3.     Real Men Don’t.  The title says it all.  Real men don’t mess around with women who are not their wives.  They may listen, and provide comfort, but….”If you and your wife are struggling, this woman probably will be more understanding than your wife.  But why is she more understanding?  I hate to be the one who breaks the news, but its probably because she doesn’t know you very well.  J   Roger Staubach answered a rough question by saying I’m sure I’m as sexually active as Joe [Namath], The difference is that all of mine is with one woman.
4.     A one-woman kind of man.  Clearly, since I am not married, this chapter was a little tough to read, but the same thoughts apply..”I made a covenant with my eyes not to look lustfully at a girl (Job 31:1).  CS. Lewis wrote, “If you look upon ham and eggs and lust, you have already committed breakfast in your heart”.  A one-woman kind of man must have a predetermined plan fixed in his mind so he can withstand the sneak attacks of the enemy.  We never know when we are going to be tempted with our eyes.”  Franklin Jones wrote, “What makes resisting temptation difficult for many people is they don’t want to discourage it completely.”  But we should “demolish” and “take captive” every thought  (2Cor 10:3-5). A great example was learning to dribble left-handed, awkward until practice made perfect.
5.     Anorexic Men and Bulimic cousins.  This chapter describes those of us who either refuse to read God’s word, or vomit it up rather than put it into practice.  In Fact the strategy #3 of satan is to effectively sever and alienate a man from the spiritual disciplines that will keep him it and effective for spiritual battle.  With regard to Bulimia, the opposite of ignorance is not knowledge, but obedience.  The antidote is meditation; it is to the soul what digestion is to the body.
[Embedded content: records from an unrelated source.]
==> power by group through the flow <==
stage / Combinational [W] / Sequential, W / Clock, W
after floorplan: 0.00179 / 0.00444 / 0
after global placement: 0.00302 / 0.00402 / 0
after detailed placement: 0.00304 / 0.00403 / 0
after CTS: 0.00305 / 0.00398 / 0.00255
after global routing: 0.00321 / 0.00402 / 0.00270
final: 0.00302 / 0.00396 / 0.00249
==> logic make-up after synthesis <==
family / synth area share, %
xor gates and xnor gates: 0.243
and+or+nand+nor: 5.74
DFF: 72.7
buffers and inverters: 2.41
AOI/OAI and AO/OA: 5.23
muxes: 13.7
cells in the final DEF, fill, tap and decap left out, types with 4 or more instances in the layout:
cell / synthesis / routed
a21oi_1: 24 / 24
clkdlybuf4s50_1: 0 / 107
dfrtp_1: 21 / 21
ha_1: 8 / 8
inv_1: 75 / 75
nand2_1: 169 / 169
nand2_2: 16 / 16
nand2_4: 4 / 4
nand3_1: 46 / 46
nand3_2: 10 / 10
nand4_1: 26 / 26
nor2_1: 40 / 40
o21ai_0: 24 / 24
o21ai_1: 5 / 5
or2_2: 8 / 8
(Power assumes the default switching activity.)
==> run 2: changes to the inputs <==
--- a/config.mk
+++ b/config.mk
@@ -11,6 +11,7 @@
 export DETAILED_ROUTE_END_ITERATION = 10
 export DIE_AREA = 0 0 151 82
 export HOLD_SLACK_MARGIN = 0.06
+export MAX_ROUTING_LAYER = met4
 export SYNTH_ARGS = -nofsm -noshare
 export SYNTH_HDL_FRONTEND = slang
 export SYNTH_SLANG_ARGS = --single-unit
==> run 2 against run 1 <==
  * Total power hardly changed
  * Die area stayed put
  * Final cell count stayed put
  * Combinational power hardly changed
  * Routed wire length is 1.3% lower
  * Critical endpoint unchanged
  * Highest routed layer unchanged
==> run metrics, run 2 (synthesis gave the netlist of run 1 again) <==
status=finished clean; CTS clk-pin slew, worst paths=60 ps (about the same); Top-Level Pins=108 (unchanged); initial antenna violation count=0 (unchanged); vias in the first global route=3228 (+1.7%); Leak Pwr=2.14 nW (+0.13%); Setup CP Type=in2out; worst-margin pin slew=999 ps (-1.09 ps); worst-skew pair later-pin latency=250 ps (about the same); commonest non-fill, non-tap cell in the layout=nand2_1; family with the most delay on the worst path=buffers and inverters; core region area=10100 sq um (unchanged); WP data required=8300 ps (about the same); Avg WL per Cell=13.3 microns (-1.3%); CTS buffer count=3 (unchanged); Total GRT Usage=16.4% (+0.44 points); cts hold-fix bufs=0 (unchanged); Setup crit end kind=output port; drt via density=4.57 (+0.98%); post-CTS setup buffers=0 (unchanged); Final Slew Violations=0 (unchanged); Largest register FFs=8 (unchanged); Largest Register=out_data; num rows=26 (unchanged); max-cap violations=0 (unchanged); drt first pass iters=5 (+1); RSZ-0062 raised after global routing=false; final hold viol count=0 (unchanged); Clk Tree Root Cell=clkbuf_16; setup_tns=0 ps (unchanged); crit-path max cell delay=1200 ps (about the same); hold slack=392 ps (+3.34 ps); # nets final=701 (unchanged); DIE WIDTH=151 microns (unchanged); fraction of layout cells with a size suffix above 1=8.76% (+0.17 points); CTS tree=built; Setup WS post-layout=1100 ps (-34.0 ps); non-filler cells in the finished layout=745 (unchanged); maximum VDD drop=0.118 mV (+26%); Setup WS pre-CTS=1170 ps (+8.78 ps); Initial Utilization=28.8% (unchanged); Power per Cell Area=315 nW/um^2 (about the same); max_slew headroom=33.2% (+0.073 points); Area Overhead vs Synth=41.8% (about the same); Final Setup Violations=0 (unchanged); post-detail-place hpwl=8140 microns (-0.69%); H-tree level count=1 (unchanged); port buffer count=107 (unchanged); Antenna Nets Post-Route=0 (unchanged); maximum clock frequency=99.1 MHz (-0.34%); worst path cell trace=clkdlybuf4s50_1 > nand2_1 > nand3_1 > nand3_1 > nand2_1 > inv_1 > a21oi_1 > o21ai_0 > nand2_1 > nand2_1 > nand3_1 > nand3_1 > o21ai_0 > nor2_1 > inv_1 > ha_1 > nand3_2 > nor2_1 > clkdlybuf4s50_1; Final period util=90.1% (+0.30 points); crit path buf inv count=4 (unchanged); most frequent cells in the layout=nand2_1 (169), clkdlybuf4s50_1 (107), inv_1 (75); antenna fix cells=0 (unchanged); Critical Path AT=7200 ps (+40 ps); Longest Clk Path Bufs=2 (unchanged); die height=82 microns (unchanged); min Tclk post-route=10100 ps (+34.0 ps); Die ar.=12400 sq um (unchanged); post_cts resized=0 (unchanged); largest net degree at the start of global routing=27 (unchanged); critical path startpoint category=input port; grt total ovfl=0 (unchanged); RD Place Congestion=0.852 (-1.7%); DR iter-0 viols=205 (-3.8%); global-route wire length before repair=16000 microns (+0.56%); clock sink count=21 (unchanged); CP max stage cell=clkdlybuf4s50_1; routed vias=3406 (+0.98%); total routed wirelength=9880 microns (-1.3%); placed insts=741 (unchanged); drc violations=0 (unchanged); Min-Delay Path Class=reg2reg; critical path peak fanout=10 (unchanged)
## src/rtl/intc_pkg.sv

```systemverilog
`default_nettype none
// +----------------------------------------------------------------------------+
// | Module   : intc_pkg                                                        |
// | Purpose  : Shared types and constants for the IO interrupt controller:     |
// |            handshake FSM state encoding, select-id width helper and the    |
// |            default vector base.                                            |
// | Revision : 1.0  initial release                                            |
// +----------------------------------------------------------------------------+
package intc_pkg;

    // Vector presented for source 0; source i gets c_VEC_BASE + 4*i.
    localparam logic [31:0] c_VEC_BASE = 32'h0000_0F00;

    // Handshake FSM encoding.
    localparam logic [1:0] c_ST_IDLE = 2'd0;
    localparam logic [1:0] c_ST_REQ  = 2'd1;
    localparam logic [1:0] c_ST_ACK  = 2'd2;
    localparam logic [1:0] c_ST_WAIT = 2'd3;

    typedef enum logic [1:0] {
        IDLE = c_ST_IDLE,
        REQ  = c_ST_REQ,
        ACK  = c_ST_ACK,
        WAIT = c_ST_WAIT
    } intc_state_t;

    // Width of a source index; never below 1 so a single-source build still
    // has a legal vector.
    function automatic int INTC_ID_W(input int n);
        return (n <= 2) ? 1 : $clog2(n);
    endfunction

endpackage
`default_nettype wire

```

## src/rtl/intc_prio_sel.sv

```systemverilog
`default_nettype none
// +----------------------------------------------------------------------------+
// | Module   : intc_prio_sel                                                   |
// | Purpose  : Combinational priority select over the eligible request set.    |
// |            Fixed mode: lowest index wins.                                  |
// |            INTC_ROTATE_PRIO_EN: source rr_ptr is highest, then rr_ptr+1,   |
// |            wrapping modulo NUM_SRC.                                        |
// | Ports    : elig   in  NUM_SRC  pending & ~mask                             |
// |            rr_ptr in  ID_W     rotation start (INTC_ROTATE_PRIO_EN only)   |
// |            any    out 1        at least one source eligible                |
// |            sel_id out ID_W     index of the winning source                 |
// | Revision : 1.0  initial release                                            |
// +----------------------------------------------------------------------------+
module intc_prio_sel
    import intc_pkg::*;
#(
    parameter int NUM_SRC = 4,
    parameter int ID_W    = INTC_ID_W(NUM_SRC)
) (
    input  logic [NUM_SRC-1:0] elig,
`ifdef INTC_ROTATE_PRIO_EN
    input  logic [ID_W-1:0]    rr_ptr,
`endif
    output logic               any,
    output logic [ID_W-1:0]    sel_id
);

    assign any = |elig;

`ifdef INTC_ROTATE_PRIO_EN
    // Each source's distance from the pointer (mod NUM_SRC); the eligible
    // source with the smallest distance wins. Indexing by the constant loop
    // variable keeps the mux free of a variable rotate.
    int w_dist;
    int w_best;

    always_comb begin
        sel_id = '0;
        w_dist = 0;
        w_best = NUM_SRC;
        for (int i = 0; i < NUM_SRC; i++) begin
            w_dist = (i + NUM_SRC - int'(rr_ptr)) % NUM_SRC;
            if (elig[i] && (w_dist < w_best)) begin
                w_best = w_dist;
                sel_id = ID_W'(i);
            end
        end
    end
`else
    // Scan high to low so the lowest eligible index is the last one written.
    always_comb begin
        sel_id = '0;
        for (int i = NUM_SRC - 1; i >= 0; i--) begin
            if (elig[i]) begin
                sel_id = ID_W'(i);
            end
        end
    end
`endif

endmodule
`default_nettype wire

```

## src/rtl/io_intr_ctrl.sv

```systemverilog
`default_nettype none
// +----------------------------------------------------------------------------+
// | Module   : io_intr_ctrl                                                    |
// | Purpose  : Interrupt controller between the IO modules' intr lines and     |
// |            the CPU interrupt pin. Edge-latches requests into pending,      |
// |            masks them, picks one by priority, runs the intr/inta           |
// |            handshake, presents the vector and pulses int_ack to the        |
// |            serviced source.                                                |
// | Ports    : clock    in  1        system clock                              |
// |            reset    in  1        synchronous, active-high                  |
// |            irq_in   in  NUM_SRC  level intr lines, rising edges latched    |
// |            int_ack  out NUM_SRC  one-hot, one-cycle acknowledge            |
// |            mask_wr  in  1        load mask register                        |
// |            mask_in  in  NUM_SRC  new mask, 1 = source disabled             |
// |            cpu_intr out 1        interrupt request to the CPU              |
// |            cpu_inta in  1        CPU acknowledge (level)                   |
// |            int_vec  out VEC_W    vector of the serviced source             |
// |            pending  out NUM_SRC  raw pending register                      |
// | Config   : INTC_ROTATE_PRIO_EN  round-robin priority (default: fixed)      |
// | Revision : 1.0  initial release                                            |
// +----------------------------------------------------------------------------+
module io_intr_ctrl
    import intc_pkg::*;
#(
    parameter int               NUM_SRC  = 4,
    parameter int               VEC_W    = 32,
    parameter logic [VEC_W-1:0] VEC_BASE = VEC_W'(c_VEC_BASE)
) (
    input  logic               clock,
    input  logic               reset,
    input  logic [NUM_SRC-1:0] irq_in,
    output logic [NUM_SRC-1:0] int_ack,
    input  logic               mask_wr,
    input  logic [NUM_SRC-1:0] mask_in,
    output logic               cpu_intr,
    input  logic               cpu_inta,
    output logic [VEC_W-1:0]   int_vec,
    output logic [NUM_SRC-1:0] pending
);

    localparam int c_ID_W = INTC_ID_W(NUM_SRC);

    logic [NUM_SRC-1:0] r_irq_q;
    logic [NUM_SRC-1:0] w_rise;
    logic [NUM_SRC-1:0] r_pending;
    logic [NUM_SRC-1:0] r_mask;
    logic [NUM_SRC-1:0] w_elig;
    logic [NUM_SRC-1:0] w_sel_onehot;
    logic [NUM_SRC-1:0] w_clr;
    logic [NUM_SRC-1:0] r_int_ack;
    logic               w_any;
    logic [c_ID_W-1:0]  w_sel;
    logic [c_ID_W-1:0]  r_sel_id;
    logic               r_cpu_intr;
    logic [VEC_W-1:0]   r_int_vec;
    logic [VEC_W-1:0]   w_vec;
    intc_state_t        r_state;
    intc_state_t        w_state_nxt;
    logic               w_take;
    logic               w_grant;
    logic               w_ack;

    // ------------------------------------------------------------------
    // Edge capture. The delay flop keeps following irq_in through reset so
    // a line still held high when reset releases is not seen as a new edge;
    // that source is re-latched only after it drops and rises again.
    // ------------------------------------------------------------------
    always_ff @(posedge clock) begin
        r_irq_q <= irq_in;
    end

    assign w_rise = irq_in & ~r_irq_q;

    // Set wins over clear: an edge arriving during the ACK of the same
    // source leaves it pending for a second request.
    assign w_clr = w_ack ? w_sel_onehot : '0;

    always_ff @(posedge clock) begin
        if (reset) begin
            r_pending <= '0;
        end else begin
            r_pending <= (r_pending & ~w_clr) | w_rise;
        end
    end

    always_ff @(posedge clock) begin
        if (reset) begin
            r_mask <= '1;
        end else if (mask_wr) begin
            r_mask <= mask_in;
        end
    end

    assign w_elig = r_pending & ~r_mask;

    // ------------------------------------------------------------------
    // Priority select
    // ------------------------------------------------------------------
`ifdef INTC_ROTATE_PRIO_EN
    logic [c_ID_W-1:0] r_rr_ptr;

    // After servicing source k, k+1 (mod NUM_SRC) becomes highest priority.
    always_ff @(posedge clock) begin
        if (reset) begin
            r_rr_ptr <= '0;
        end else if (w_ack) begin
            r_rr_ptr <= (r_sel_id == c_ID_W'(NUM_SRC - 1)) ? '0 : r_sel_id + 1'b1;
        end
    end

    intc_prio_sel #(
        .NUM_SRC (NUM_SRC),
        .ID_W    (c_ID_W)
    ) u_prio_sel (
        .elig    (w_elig),
        .rr_ptr  (r_rr_ptr),
        .any     (w_any),
        .sel_id  (w_sel)
    );
`else
    intc_prio_sel #(
        .NUM_SRC (NUM_SRC),
        .ID_W    (c_ID_W)
    ) u_prio_sel (
        .elig    (w_elig),
        .any     (w_any),
        .sel_id  (w_sel)
    );
`endif

    always_comb begin
        w_sel_onehot = '0;
        for (int i = 0; i < NUM_SRC; i++) begin
            w_sel_onehot[i] = (r_sel_id == c_ID_W'(i));
        end
    end

    // Vector add at VEC_W bits, wrapping naturally.
    assign w_vec = VEC_BASE + (VEC_W'(r_sel_id) << 2);

    // ------------------------------------------------------------------
    // Handshake FSM
    // ------------------------------------------------------------------
    always_ff @(posedge clock) begin
        if (reset) begin
            r_state <= IDLE;
        end else begin
            r_state <= w_state_nxt;
        end
    end

    always_comb begin
        w_state_nxt = r_state;
        w_take      = 1'b0;
        w_grant     = 1'b0;
        w_ack       = 1'b0;
        case (r_state)
            IDLE: begin
                // cpu_inta while idle is ignored.
                if (w_any) begin
                    w_take      = 1'b1;
                    w_state_nxt = REQ;
                end
            end
            REQ: begin
                if (cpu_inta) begin
                    w_grant     = 1'b1;
                    w_state_nxt = ACK;
                end
            end
            ACK: begin
                w_ack       = 1'b1;
                w_state_nxt = WAIT;
            end
            WAIT: begin
                if (!cpu_inta) begin
                    w_state_nxt = IDLE;
                end
            end
            default: begin
                w_state_nxt = IDLE;
            end
        endcase
    end

    // Selection is frozen at the IDLE->REQ decision; later mask writes or
    // higher-priority edges do not retarget an open request.
    always_ff @(posedge clock) begin
        if (reset) begin
            r_sel_id   <= '0;
            r_cpu_intr <= 1'b0;
            r_int_vec  <= '0;
            r_int_ack  <= '0;
        end else begin
            if (w_take) begin
                r_sel_id <= w_sel;
            end

            if (w_take) begin
                r_cpu_intr <= 1'b1;
            end else if (w_ack) begin
                r_cpu_intr <= 1'b0;
            end

            if (w_grant) begin
                r_int_vec <= w_vec;
            end

            // Registered so the pulse coincides exactly with the ACK state.
            r_int_ack <= w_grant ? w_sel_onehot : '0;
        end
    end

    assign int_ack  = r_int_ack;
    assign cpu_intr = r_cpu_intr;
    assign int_vec  = r_int_vec;
    assign pending  = r_pending;

endmodule
`default_nettype wire

```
Several suggestions, the one that stood out was start a scripture memory program, small accountability groups, with weekly assignments throughout the week.  Roots of a tree are 3x the size of the crown.
6.     Aerobic kneeling: Two mistakes are 1) Scripture without prayer or 2) prayer without scripture.
·       Plan a time
·       Plan a place
·       Make a list of issues to pray about
·       Begin with scripture
·       Make yourself accountable to someone.    
7.     Husband and wife teamwork in the marriage cockpit.  Clearly this is something that might have helped me when I was married.  A warning to the wife to be the submissive to the quarterback, but a husband who is loving rather than authoritarian.  He loves his wife with understanding, the idea of insight and tactfulness). Verbal praise and mutual accountability.
8.     Birth of a tangent- questioning why parents don’t have children 
9.     How to raise masculine sons and feminine daughters
·       Do no embitter, provoke to anger exasperate (Ephesians 6:4)
·       Be a compass, showing by example the life of Christ
·       Balancing tenderness and firmness
10.  Telling your kids what you don’t want to tell them:  The premise here is that by the age of 7 to 8, its about time to start telling them about the birds and the bees, and if you don’t do it, some 8 or 9 year old will, setting the stage for all sorts of problems later in life.
·       Small questions deserve small answers
·       Big questions deserve big answers
·       Frank questions deserve frank answers
·       Be casual
·       Do not underestimate the power of a teachable moment
·       Let them know they can ask anything and get a straight answer
11.  Rock and Role model.  His attempt to sum the message of the book is this: you must be a rock for your family and you must be a role model. The fruit is muti-generational.

Tuesday, January 31

A quest for More

Want more...some key Life Questions here....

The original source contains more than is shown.